### GOAL OF THE EXERCISE
In the records that follow, find each line with "false" and pull it out.

Data records

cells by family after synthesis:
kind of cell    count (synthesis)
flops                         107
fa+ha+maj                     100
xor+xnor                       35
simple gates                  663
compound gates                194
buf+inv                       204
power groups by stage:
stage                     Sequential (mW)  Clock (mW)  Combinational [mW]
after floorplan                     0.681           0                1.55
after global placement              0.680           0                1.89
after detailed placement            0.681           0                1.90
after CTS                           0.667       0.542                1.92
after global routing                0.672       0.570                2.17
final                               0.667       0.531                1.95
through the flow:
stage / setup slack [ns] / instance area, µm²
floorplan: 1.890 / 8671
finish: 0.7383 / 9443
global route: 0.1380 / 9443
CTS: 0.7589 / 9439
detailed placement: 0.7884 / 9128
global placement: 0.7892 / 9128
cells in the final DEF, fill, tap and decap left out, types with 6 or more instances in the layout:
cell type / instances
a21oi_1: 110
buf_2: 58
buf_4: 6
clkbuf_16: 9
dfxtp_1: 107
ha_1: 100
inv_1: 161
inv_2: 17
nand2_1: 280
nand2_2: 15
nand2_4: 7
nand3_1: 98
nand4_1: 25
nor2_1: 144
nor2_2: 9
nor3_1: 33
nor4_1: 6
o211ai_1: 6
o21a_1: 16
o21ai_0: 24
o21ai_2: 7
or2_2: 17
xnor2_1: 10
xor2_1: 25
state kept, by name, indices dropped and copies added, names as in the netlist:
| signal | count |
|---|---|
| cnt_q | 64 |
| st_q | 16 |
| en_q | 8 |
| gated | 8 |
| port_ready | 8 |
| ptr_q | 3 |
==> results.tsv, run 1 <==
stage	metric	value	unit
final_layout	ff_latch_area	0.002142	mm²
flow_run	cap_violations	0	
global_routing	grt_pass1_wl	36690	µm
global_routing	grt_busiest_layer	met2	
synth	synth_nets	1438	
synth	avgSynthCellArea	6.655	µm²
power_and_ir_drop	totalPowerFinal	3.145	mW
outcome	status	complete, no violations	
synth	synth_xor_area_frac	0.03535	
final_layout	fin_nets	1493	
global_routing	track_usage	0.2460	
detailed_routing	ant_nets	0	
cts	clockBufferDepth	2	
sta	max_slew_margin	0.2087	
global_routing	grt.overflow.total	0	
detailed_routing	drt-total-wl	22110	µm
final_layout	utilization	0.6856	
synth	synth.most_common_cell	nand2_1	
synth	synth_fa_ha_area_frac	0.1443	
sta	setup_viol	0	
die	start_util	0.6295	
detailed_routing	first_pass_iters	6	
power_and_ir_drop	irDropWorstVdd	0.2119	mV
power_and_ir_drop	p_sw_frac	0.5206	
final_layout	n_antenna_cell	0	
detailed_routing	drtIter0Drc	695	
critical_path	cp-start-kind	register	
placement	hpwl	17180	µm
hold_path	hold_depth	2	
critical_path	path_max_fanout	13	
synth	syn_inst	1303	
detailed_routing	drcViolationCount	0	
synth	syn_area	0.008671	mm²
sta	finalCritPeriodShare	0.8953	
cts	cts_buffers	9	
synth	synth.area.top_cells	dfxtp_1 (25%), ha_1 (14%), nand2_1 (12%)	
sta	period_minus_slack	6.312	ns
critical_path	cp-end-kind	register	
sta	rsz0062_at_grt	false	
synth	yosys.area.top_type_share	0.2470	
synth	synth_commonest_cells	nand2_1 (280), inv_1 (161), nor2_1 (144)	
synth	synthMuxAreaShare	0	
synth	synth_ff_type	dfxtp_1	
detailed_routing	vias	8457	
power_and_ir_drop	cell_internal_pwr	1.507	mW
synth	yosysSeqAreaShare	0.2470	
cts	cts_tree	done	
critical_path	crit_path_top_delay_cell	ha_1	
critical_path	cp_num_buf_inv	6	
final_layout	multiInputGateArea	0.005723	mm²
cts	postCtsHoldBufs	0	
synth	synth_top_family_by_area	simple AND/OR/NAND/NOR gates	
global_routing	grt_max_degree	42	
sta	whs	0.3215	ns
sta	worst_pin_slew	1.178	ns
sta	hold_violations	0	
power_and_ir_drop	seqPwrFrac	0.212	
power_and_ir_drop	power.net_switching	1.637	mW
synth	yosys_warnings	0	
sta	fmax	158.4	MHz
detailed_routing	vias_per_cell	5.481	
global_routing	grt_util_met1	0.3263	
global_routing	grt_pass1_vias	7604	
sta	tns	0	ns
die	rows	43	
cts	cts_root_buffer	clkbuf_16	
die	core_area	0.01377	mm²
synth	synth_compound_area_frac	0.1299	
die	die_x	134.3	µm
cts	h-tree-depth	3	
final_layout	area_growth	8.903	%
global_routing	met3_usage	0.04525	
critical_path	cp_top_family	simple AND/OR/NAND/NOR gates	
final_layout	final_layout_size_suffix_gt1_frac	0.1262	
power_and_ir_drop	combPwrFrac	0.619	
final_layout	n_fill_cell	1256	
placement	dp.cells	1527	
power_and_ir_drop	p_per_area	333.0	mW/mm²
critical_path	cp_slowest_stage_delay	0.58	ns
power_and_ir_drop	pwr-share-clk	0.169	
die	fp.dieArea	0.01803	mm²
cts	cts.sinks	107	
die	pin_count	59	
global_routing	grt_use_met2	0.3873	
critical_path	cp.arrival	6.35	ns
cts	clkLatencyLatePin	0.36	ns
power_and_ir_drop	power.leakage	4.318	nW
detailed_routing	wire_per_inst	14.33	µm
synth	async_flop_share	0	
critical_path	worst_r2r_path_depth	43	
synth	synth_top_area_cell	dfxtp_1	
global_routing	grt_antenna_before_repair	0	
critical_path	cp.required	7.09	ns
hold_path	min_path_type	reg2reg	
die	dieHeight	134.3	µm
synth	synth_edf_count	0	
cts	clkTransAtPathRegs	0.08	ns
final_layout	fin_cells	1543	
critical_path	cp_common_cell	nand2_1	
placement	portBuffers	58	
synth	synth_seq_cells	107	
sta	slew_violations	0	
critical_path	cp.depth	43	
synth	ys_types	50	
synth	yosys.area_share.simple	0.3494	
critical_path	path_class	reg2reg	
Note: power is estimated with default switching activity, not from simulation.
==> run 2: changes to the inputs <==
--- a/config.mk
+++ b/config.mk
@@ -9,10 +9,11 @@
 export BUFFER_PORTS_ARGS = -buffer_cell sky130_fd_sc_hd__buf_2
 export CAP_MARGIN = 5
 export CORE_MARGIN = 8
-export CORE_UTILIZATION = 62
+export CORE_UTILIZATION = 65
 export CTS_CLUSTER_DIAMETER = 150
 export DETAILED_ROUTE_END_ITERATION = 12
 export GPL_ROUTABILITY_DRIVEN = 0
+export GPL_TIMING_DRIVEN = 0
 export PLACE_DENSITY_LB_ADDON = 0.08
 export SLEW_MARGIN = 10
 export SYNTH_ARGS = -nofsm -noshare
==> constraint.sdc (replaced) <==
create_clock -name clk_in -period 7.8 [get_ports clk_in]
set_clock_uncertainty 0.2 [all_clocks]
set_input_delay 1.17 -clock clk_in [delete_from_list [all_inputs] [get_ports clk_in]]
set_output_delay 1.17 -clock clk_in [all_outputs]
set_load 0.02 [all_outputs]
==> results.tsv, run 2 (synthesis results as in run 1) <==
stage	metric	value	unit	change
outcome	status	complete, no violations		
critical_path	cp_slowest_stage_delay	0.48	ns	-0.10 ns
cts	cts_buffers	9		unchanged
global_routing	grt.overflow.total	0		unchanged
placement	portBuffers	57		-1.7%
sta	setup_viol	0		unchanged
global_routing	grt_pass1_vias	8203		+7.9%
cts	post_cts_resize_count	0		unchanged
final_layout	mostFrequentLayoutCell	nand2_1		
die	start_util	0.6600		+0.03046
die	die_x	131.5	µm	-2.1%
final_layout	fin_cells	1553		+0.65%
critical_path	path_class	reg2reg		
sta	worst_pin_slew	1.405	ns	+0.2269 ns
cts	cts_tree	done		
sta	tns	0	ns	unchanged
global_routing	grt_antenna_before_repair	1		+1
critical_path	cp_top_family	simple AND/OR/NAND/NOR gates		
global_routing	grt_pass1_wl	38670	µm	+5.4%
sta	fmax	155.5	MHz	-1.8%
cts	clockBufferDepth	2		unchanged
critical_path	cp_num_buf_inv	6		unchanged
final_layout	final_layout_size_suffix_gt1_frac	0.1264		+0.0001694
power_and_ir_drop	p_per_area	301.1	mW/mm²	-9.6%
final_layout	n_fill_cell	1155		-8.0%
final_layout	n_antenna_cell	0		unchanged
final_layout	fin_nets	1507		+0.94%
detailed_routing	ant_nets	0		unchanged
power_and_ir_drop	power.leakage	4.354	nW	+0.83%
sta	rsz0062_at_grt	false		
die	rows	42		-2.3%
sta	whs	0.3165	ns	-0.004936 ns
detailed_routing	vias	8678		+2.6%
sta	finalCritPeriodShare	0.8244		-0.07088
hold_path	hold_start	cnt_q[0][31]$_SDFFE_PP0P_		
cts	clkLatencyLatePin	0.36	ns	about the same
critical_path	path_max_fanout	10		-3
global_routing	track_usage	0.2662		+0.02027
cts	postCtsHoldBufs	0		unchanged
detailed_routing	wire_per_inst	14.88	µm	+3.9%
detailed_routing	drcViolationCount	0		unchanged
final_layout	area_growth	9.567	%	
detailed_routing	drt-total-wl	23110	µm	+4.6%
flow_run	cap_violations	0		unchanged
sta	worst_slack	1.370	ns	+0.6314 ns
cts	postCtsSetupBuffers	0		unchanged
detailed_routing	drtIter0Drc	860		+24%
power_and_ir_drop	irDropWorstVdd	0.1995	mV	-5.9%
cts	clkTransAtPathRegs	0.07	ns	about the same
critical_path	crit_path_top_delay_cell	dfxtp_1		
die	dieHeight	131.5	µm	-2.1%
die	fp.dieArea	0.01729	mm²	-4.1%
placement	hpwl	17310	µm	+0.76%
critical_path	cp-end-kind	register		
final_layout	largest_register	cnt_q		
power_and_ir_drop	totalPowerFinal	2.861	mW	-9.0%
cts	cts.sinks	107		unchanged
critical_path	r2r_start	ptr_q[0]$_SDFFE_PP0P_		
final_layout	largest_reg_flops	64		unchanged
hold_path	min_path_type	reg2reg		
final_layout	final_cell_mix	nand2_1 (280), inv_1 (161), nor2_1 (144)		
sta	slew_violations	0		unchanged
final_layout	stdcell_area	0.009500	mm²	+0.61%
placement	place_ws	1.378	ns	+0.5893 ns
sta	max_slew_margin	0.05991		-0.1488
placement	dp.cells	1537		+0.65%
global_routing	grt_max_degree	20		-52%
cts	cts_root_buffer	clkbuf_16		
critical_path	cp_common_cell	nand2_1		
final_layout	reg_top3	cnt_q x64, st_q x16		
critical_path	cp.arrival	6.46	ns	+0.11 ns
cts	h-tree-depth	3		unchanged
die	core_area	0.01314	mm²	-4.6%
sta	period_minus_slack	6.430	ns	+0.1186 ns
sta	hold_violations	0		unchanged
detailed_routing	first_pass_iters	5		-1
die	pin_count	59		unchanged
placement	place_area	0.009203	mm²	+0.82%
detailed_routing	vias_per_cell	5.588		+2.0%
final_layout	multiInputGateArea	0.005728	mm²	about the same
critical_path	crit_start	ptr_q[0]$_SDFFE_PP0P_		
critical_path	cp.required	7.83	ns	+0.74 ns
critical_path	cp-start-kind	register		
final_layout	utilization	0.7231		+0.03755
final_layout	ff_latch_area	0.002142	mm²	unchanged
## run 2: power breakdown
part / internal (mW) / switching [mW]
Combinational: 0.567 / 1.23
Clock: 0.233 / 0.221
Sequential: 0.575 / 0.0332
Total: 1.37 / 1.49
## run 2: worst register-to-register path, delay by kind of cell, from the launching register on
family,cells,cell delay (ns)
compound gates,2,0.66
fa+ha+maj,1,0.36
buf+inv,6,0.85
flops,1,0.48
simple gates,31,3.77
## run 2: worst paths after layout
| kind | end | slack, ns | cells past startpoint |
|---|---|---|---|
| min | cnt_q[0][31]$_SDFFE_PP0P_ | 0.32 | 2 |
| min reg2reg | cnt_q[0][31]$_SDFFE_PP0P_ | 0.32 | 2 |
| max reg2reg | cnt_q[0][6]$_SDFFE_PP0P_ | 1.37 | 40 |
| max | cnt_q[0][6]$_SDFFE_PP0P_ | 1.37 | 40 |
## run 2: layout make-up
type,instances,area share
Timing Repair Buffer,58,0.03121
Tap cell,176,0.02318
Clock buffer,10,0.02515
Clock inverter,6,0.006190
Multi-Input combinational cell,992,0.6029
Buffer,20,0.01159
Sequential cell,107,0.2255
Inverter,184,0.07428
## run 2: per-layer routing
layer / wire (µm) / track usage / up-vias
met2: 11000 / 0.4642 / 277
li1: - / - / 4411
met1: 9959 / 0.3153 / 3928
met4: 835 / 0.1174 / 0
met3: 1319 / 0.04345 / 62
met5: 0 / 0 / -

...

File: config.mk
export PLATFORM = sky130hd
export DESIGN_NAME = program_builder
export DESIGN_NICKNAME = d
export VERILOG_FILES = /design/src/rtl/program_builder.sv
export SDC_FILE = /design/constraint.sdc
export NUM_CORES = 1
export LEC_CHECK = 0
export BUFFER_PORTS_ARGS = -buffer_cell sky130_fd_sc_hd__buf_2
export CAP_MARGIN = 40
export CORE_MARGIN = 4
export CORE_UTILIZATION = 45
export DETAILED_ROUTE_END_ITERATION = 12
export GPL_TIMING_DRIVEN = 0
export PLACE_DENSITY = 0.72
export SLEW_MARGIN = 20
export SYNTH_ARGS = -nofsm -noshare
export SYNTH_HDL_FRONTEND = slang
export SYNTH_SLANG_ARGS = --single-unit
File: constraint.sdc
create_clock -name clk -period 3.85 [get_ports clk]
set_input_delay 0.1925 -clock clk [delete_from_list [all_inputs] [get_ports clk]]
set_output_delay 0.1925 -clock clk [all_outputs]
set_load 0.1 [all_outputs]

...

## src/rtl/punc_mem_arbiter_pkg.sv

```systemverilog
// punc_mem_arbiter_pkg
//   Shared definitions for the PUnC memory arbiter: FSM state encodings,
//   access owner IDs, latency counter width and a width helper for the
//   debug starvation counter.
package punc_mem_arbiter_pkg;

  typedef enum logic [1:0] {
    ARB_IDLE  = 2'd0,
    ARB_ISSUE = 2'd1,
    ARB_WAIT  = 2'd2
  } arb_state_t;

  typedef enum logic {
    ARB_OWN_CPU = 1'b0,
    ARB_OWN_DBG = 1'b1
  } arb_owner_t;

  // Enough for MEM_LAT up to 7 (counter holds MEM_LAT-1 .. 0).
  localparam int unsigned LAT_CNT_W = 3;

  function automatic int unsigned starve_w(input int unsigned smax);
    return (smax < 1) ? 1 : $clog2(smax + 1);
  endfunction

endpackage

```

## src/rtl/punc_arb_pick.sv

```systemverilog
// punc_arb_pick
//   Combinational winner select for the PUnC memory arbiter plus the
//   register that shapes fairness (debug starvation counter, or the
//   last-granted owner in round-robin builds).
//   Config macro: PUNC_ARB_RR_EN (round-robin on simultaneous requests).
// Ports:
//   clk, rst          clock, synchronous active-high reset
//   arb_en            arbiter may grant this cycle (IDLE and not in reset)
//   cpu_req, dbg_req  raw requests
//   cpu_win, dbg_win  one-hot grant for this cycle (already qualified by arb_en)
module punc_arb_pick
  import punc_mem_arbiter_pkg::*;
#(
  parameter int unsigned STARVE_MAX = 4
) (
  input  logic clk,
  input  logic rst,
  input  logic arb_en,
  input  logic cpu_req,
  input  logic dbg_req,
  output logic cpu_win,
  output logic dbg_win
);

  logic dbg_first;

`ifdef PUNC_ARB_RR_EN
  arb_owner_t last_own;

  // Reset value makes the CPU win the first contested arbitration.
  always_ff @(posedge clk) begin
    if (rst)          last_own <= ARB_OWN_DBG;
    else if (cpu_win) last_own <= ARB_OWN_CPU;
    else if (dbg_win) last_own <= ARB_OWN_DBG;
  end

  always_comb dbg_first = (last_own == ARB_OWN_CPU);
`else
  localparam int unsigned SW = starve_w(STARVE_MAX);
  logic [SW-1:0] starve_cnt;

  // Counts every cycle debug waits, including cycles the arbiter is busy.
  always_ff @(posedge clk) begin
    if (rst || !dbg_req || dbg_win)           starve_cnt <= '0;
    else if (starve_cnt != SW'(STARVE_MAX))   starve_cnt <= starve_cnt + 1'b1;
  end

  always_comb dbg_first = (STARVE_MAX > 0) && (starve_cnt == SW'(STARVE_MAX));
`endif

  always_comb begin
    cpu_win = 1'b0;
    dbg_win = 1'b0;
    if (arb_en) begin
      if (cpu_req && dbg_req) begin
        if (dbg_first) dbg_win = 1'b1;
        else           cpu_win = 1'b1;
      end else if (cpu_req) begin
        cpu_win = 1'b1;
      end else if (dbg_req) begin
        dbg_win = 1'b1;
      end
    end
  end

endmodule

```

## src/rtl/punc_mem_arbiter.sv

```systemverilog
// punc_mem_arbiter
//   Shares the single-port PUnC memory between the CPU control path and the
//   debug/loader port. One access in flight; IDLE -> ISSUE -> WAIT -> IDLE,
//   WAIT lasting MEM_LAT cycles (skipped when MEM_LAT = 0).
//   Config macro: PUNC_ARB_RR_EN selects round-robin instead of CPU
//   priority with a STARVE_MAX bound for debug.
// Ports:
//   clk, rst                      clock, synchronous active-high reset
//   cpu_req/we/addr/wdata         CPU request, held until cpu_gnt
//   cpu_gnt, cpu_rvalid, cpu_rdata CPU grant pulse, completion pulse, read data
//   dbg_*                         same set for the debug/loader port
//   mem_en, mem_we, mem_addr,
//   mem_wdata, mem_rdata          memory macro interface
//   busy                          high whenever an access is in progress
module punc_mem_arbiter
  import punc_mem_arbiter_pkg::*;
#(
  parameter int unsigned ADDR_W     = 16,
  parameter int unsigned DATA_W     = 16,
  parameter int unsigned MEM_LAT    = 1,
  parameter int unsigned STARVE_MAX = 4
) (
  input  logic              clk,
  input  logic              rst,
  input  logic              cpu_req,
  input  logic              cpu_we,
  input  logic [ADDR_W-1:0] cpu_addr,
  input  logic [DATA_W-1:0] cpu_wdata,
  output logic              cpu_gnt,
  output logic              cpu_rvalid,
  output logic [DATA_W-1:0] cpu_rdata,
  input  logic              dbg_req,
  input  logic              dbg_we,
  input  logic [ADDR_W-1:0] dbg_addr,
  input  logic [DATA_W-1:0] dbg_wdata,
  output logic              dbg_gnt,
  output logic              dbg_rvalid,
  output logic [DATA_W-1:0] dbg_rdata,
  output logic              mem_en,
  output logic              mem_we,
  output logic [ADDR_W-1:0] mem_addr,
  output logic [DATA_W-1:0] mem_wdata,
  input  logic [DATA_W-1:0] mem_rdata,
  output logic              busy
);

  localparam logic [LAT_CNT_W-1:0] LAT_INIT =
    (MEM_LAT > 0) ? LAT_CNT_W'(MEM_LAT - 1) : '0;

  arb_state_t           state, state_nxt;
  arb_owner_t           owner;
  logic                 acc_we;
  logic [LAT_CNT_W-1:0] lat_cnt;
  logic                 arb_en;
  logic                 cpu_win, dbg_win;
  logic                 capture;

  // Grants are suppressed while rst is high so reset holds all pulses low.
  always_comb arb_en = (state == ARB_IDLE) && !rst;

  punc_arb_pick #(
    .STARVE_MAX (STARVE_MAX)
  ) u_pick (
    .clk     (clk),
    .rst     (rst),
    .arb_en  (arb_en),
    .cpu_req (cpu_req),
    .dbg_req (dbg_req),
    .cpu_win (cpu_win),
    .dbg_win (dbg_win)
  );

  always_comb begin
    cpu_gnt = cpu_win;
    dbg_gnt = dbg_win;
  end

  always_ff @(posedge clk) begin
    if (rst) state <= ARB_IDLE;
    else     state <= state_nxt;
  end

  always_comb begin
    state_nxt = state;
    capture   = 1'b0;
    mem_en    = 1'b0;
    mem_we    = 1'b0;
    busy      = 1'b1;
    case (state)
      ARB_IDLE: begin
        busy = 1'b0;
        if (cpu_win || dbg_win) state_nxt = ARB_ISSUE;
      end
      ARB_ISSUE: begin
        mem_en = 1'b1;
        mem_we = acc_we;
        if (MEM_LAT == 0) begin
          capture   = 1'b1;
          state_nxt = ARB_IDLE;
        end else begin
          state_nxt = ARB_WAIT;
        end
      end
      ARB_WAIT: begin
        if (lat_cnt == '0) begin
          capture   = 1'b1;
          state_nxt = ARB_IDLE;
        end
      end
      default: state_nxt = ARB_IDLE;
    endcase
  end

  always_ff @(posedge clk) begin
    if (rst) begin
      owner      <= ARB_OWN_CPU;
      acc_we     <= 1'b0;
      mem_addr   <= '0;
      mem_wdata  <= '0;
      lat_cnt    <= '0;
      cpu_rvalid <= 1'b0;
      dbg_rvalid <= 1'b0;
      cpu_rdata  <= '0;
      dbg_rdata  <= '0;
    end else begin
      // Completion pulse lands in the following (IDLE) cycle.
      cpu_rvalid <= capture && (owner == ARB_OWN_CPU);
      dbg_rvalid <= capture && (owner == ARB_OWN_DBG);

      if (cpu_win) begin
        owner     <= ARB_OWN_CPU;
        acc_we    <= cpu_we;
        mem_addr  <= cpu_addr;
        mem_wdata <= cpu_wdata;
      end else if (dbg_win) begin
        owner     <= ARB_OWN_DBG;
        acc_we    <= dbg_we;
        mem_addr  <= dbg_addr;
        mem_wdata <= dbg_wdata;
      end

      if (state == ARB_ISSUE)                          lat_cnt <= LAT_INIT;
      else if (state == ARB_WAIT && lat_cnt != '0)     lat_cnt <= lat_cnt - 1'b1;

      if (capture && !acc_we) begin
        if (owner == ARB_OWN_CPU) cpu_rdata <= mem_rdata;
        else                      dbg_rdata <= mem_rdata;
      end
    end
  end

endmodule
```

### ANSWER BOX
sta	rsz0062_at_grt	false	
sta	rsz0062_at_grt	false		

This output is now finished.